Often described as one of the most extraordinary environments on the planet, Raja Ampat is as remote as you get – located off the northwest tip of Bird’s Head Peninsula on West Papua. The name translates as ‘Four Kings,’ referring to the four main islands of Misool, Batanta, Waigeo and Salawati, which are in turn surrounded by approximately 1,500 wild islands with pristine beaches and sheer limestone cliffs plunging into aqua seas.

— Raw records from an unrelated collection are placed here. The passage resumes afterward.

$ cat src/mips_config.svh
`ifndef MIPS_CONFIG_SVH
`define MIPS_CONFIG_SVH

// first fetch address after reset
`define RESET_PC 32'h0000_0000

// architectural registers, r0 hardwired to zero
`define REG_COUNT 32

// word-address widths of the two memory ports
`define IMEM_AW 10
`define DMEM_AW 10

`endif

$ cat src/mipsPkg.sv
package mipsPkg;

    // register-format layout
    typedef struct packed {
        logic [5:0] op;
        logic [4:0] rs;
        logic [4:0] rt;
        logic [4:0] rd;
        logic [4:0] shamt;
        logic [5:0] funct;      // selects the operation when op is zero
    } rFields;

    // immediate-format layout, also used for the jump target
    typedef struct packed {
        logic [5:0]  op;
        logic [4:0]  rs;
        logic [4:0]  rt;
        logic [15:0] imm;
    } iFields;

    // one instruction word, two ways to read it
    typedef union packed {
        rFields r;
        iFields i;
    } instrWord;

endpackage

$ cat src/execBus.sv
`timescale 1ns/1ps

interface execBus;
    import mipsPkg::*;

    logic [31:0] readData1;     // rs value
    logic [31:0] readData2;     // rt value
    logic [31:0] signExtend;    // sign or zero extended immediate
    instrWord    instr;
    logic [1:0]  aluOp;         // {r or i alu op, branch compare}
    logic        aluSrc;        // immediate as second operand
    logic        iFormat;       // immediate alu instructions
    logic        sftmd;         // shift instruction
    logic        jr;
    logic [31:0] pcPlus4;
    logic [31:0] aluResult;
    logic        zero;          // rs equals rt
    logic [31:0] addrResult;    // branch target

    modport dec (
        output readData1, readData2, signExtend, instr, aluOp, aluSrc,
        output iFormat, sftmd, jr, pcPlus4,
        input  aluResult
    );

    modport alu (
        input  readData1, readData2, signExtend, instr, aluOp, aluSrc,
        input  iFormat, sftmd, pcPlus4,
        output aluResult, zero, addrResult
    );

endinterface

$ cat src/fetchUnit.sv
`timescale 1ns/1ps
`include "mips_config.svh"

module fetchUnit (
    input  logic                clock,
    input  logic                rstN,
    input  logic                stall,
    input  logic                branch,
    input  logic                nBranch,
    input  logic                jmp,
    input  logic                jr,
    input  logic                zero,
    input  logic [31:0]         addrResult,
    input  logic [25:0]         jumpTarget,
    input  logic [31:0]         regTarget,
    output logic [`IMEM_AW-1:0] instrAddr,
    output logic [31:0]         pcPlus4
);

    logic [31:0] pc;            // byte address
    logic [31:0] nextPc;
    logic        taken;

    assign pcPlus4   = pc + 32'd4;
    assign instrAddr = pc[`IMEM_AW+1:2];     // word index into imem
    assign taken     = (branch && zero) || (nBranch && !zero);

    always_comb begin
        if (jr) begin
            nextPc = regTarget;
        end else if (jmp) begin
            nextPc = {pcPlus4[31:28], jumpTarget, 2'b00};     // region of next instr
        end else if (taken) begin
            nextPc = addrResult;
        end else begin
            nextPc = pcPlus4;
        end
    end

    always_ff @(posedge clock) begin
        if (!rstN) begin
            pc <= `RESET_PC;
        end else if (!stall) begin      // hold during data access
            pc <= nextPc;
        end
    end

endmodule

$ cat src/decodeUnit.sv
`timescale 1ns/1ps
`include "mips_config.svh"

module decodeUnit (
    input  logic              clock,
    input  logic              rstN,
    input  logic              stall,
    input  mipsPkg::instrWord instrData,
    input  logic [31:0]       pcPlus4,
    input  logic [31:0]       loadData,
    execBus.dec               bus,
    output logic              branch,
    output logic              nBranch,
    output logic              jmp,
    output logic              jal,
    output logic              memRead,
    output logic              memWrite
);

    localparam logic [5:0] opRtype  = 6'h00;
    localparam logic [5:0] opJ      = 6'h02;
    localparam logic [5:0] opJal    = 6'h03;
    localparam logic [5:0] opBeq    = 6'h04;
    localparam logic [5:0] opBne    = 6'h05;
    localparam logic [5:0] opAndi   = 6'h0C;
    localparam logic [5:0] opOri    = 6'h0D;
    localparam logic [5:0] opXori   = 6'h0E;
    localparam logic [5:0] opLw     = 6'h23;
    localparam logic [5:0] opSw     = 6'h2B;
    localparam logic [5:0] functJr  = 6'h08;

    logic [31:0] regFile [`REG_COUNT];
    logic        rFormat;
    logic        zeroExt;
    logic        regWrite;
    logic [4:0]  writeReg;
    logic [31:0] writeData;
    logic [15:0] imm;

    assign imm = instrData.i.imm;

    // main control
    assign rFormat  = instrData.r.op == opRtype;
    assign branch   = instrData.i.op == opBeq;
    assign nBranch  = instrData.i.op == opBne;
    assign jal      = instrData.i.op == opJal;
    assign jmp      = (instrData.i.op == opJ) || jal;     // jal jumps too
    assign memRead  = instrData.i.op == opLw;
    assign memWrite = instrData.i.op == opSw;

    assign bus.jr      = rFormat && (instrData.r.funct == functJr);
    assign bus.iFormat = instrData.i.op[5:3] == 3'b001;  // addi .. lui
    assign bus.aluSrc  = bus.iFormat || memRead || memWrite;
    assign bus.aluOp   = {rFormat || bus.iFormat, branch || nBranch};
    assign bus.sftmd   = rFormat && (instrData.r.funct[5:3] == 3'b000);

    // operands
    assign bus.readData1 = (instrData.r.rs == 5'd0) ? 32'd0 : regFile[instrData.r.rs];
    assign bus.readData2 = (instrData.r.rt == 5'd0) ? 32'd0 : regFile[instrData.r.rt];

    assign zeroExt = (instrData.i.op == opAndi) || (instrData.i.op == opOri)
                  || (instrData.i.op == opXori);
    assign bus.signExtend = zeroExt ? {16'h0000, imm} : {{16{imm[15]}}, imm};

    assign bus.instr   = instrData;
    assign bus.pcPlus4 = pcPlus4;

    // write-back
    assign regWrite = (rFormat && !bus.jr) || bus.iFormat || memRead || jal;

    always_comb begin
        if (jal) begin
            writeReg = 5'd31;       // link register
        end else if (rFormat) begin
            writeReg = instrData.r.rd;
        end else begin
            writeReg = instrData.r.rt;
        end
    end

    always_comb begin
        if (memRead) begin
            writeData = loadData;   // latched by memAccess
        end else if (jal) begin
            writeData = pcPlus4;
        end else begin
            writeData = bus.aluResult;
        end
    end

    always_ff @(posedge clock) begin
        if (!rstN) begin
            for (int i = 0; i < `REG_COUNT; i++) begin
                regFile[i] <= 32'd0;
            end
        end else if (regWrite && !stall && (writeReg != 5'd0)) begin
            regFile[writeReg] <= writeData;
        end
    end

endmodule

$ cat src/aluUnit.sv
`timescale 1ns/1ps

module aluUnit (
    execBus.alu bus
);

    logic [31:0] aInput;
    logic [31:0] bInput;
    logic [5:0]  exeCode;
    logic [2:0]  aluCtl;
    logic [31:0] aluOutput;
    logic [4:0]  shiftAmt;
    logic [31:0] shiftResult;
    logic        rFormat;
    logic        setSigned;
    logic        setUnsigned;
    logic        luiOp;

    assign aInput  = bus.readData1;
    assign bInput  = bus.aluSrc ? bus.signExtend : bus.readData2;
    assign rFormat = bus.aluOp[1] && !bus.iFormat;

    // immediate ops reuse the funct encoding through the low opcode bits
    assign exeCode = bus.iFormat ? {3'b000, bus.instr.i.op[2:0]} : bus.instr.r.funct;

    assign aluCtl[0] = (exeCode[0] | exeCode[3]) & bus.aluOp[1];
    assign aluCtl[1] = ~exeCode[2] | ~bus.aluOp[1];
    assign aluCtl[2] = (exeCode[1] & bus.aluOp[1]) | bus.aluOp[0];

    always_comb begin
        case (aluCtl)
            3'b000:         aluOutput = aInput & bInput;
            3'b001:         aluOutput = aInput | bInput;
            3'b010, 3'b011: aluOutput = aInput + bInput;      // add and addu, no overflow trap
            3'b100:         aluOutput = aInput ^ bInput;
            3'b101:         aluOutput = ~(aInput | bInput);
            default:        aluOutput = aInput - bInput;      // sub and subu
        endcase
    end

    // variable shifts take the amount from rs
    assign shiftAmt = bus.instr.r.funct[2] ? aInput[4:0] : bus.instr.r.shamt;

    always_comb begin
        case (bus.instr.r.funct[1:0])
            2'b00:   shiftResult = bInput << shiftAmt;
            2'b10:   shiftResult = bInput >> shiftAmt;
            2'b11:   shiftResult = $signed(bInput) >>> shiftAmt;    // sign fill
            default: shiftResult = bInput;
        endcase
    end

    assign setSigned   = (bus.iFormat && (bus.instr.i.op[2:0] == 3'b010))
                      || (rFormat && (bus.instr.r.funct == 6'b101010));
    assign setUnsigned = (bus.iFormat && (bus.instr.i.op[2:0] == 3'b011))
                      || (rFormat && (bus.instr.r.funct == 6'b101011));
    assign luiOp       = bus.iFormat && (aluCtl == 3'b101);

    always_comb begin
        if (setSigned) begin
            bus.aluResult = {31'd0, $signed(aInput) < $signed(bInput)};
        end else if (setUnsigned) begin
            bus.aluResult = {31'd0, aInput < bInput};
        end else if (luiOp) begin
            bus.aluResult = {bInput[15:0], 16'h0000};
        end else if (bus.sftmd) begin
            bus.aluResult = shiftResult;
        end else begin
            bus.aluResult = aluOutput;
        end
    end

    // branch compare uses the register operands regardless of aluSrc
    assign bus.zero       = (bus.readData1 - bus.readData2) == 32'd0;
    assign bus.addrResult = bus.pcPlus4 + {bus.signExtend[29:0], 2'b00};

endmodule

$ cat src/memAccess.sv
`timescale 1ns/1ps
`include "mips_config.svh"

module memAccess (
    input  logic                clock,
    input  logic                rstN,
    input  logic                memRead,
    input  logic                memWrite,
    input  logic [31:0]         addr,
    input  logic [31:0]         storeData,
    output logic [31:0]         loadData,
    output logic                stall,
    output logic                wbCyc,
    output logic                wbStb,
    output logic                wbWe,
    output logic [`DMEM_AW-1:0] wbAdr,
    output logic [31:0]         wbDatW,
    input  logic [31:0]         wbDatR,
    input  logic                wbAck
);

    typedef enum logic {stIdle, stBusy} busState;

    busState state;
    logic    done;          // ack seen, instruction retires next edge
    logic    start;

    assign start = (state == stIdle) && !done && (memRead || memWrite);
    assign stall = (memRead || memWrite) && !done;
    assign wbCyc = state == stBusy;
    assign wbStb = state == stBusy;

    always_ff @(posedge clock) begin
        if (!rstN) begin
            state <= stIdle;
            done  <= 1'b0;
            wbWe  <= 1'b0;
        end else begin
            case (state)
                stIdle: begin
                    done <= 1'b0;
                    if (start) begin
                        state <= stBusy;
                        wbWe  <= memWrite;
                    end
                end
                default: begin
                    if (wbAck) begin    // drop cyc and stb on this edge
                        state <= stIdle;
                        done  <= 1'b1;
                        wbWe  <= 1'b0;
                    end
                end
            endcase
        end
    end

    always_ff @(posedge clock) begin
        if (start) begin
            wbAdr  <= addr[`DMEM_AW+1:2];
            wbDatW <= storeData;
        end
        if (wbCyc && wbAck) begin
            loadData <= wbDatR;
        end
    end

endmodule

Above water, the islands’ cultural heritage is diverse, with prehistoric cave paintings and relics from the era of the Four Kings who once ruled here, while more recent history is demonstrated in cave bunkers and seabed wreckage from World War II. Intrepid visitors can trek through the jungle, learn about traditional kampong life in local villages, visit sea turtle rookeries and pearl farms and explore the coastal mangroves by sea kayak. Resounding with bird calls, the Raja Ampat archipelago houses the largest number of freshwater bird species in the region; parrots, hornbills, lorikeets, marbled frogmouths and the famous bird of paradise to name a few.

Beneath the surface, Raja Ampat is recognised as the world’s most bio-diverse marine ecosystem with 1,200 species of fish including legendary Manta, 550 species of hard and soft coral, and 6 of the world’s 7 species of sea turtle. In 2006, 50 new species were discovered on a researchers’ trip to the Bird’s Head Peninsula region, and every year fascinating and previously unrecorded creatures are discovered here.

Raja Ampat remains one of the last untouched corners of the earth, and makes for a magical trip for anyone looking to get away from the daily grind and relax in a naturally beautiful environment, comprising a massive total territory of 9.8 million acres over land and sea.

WHEN TO CHARTER A YACHT: Raja Ampat is best visited between November and April.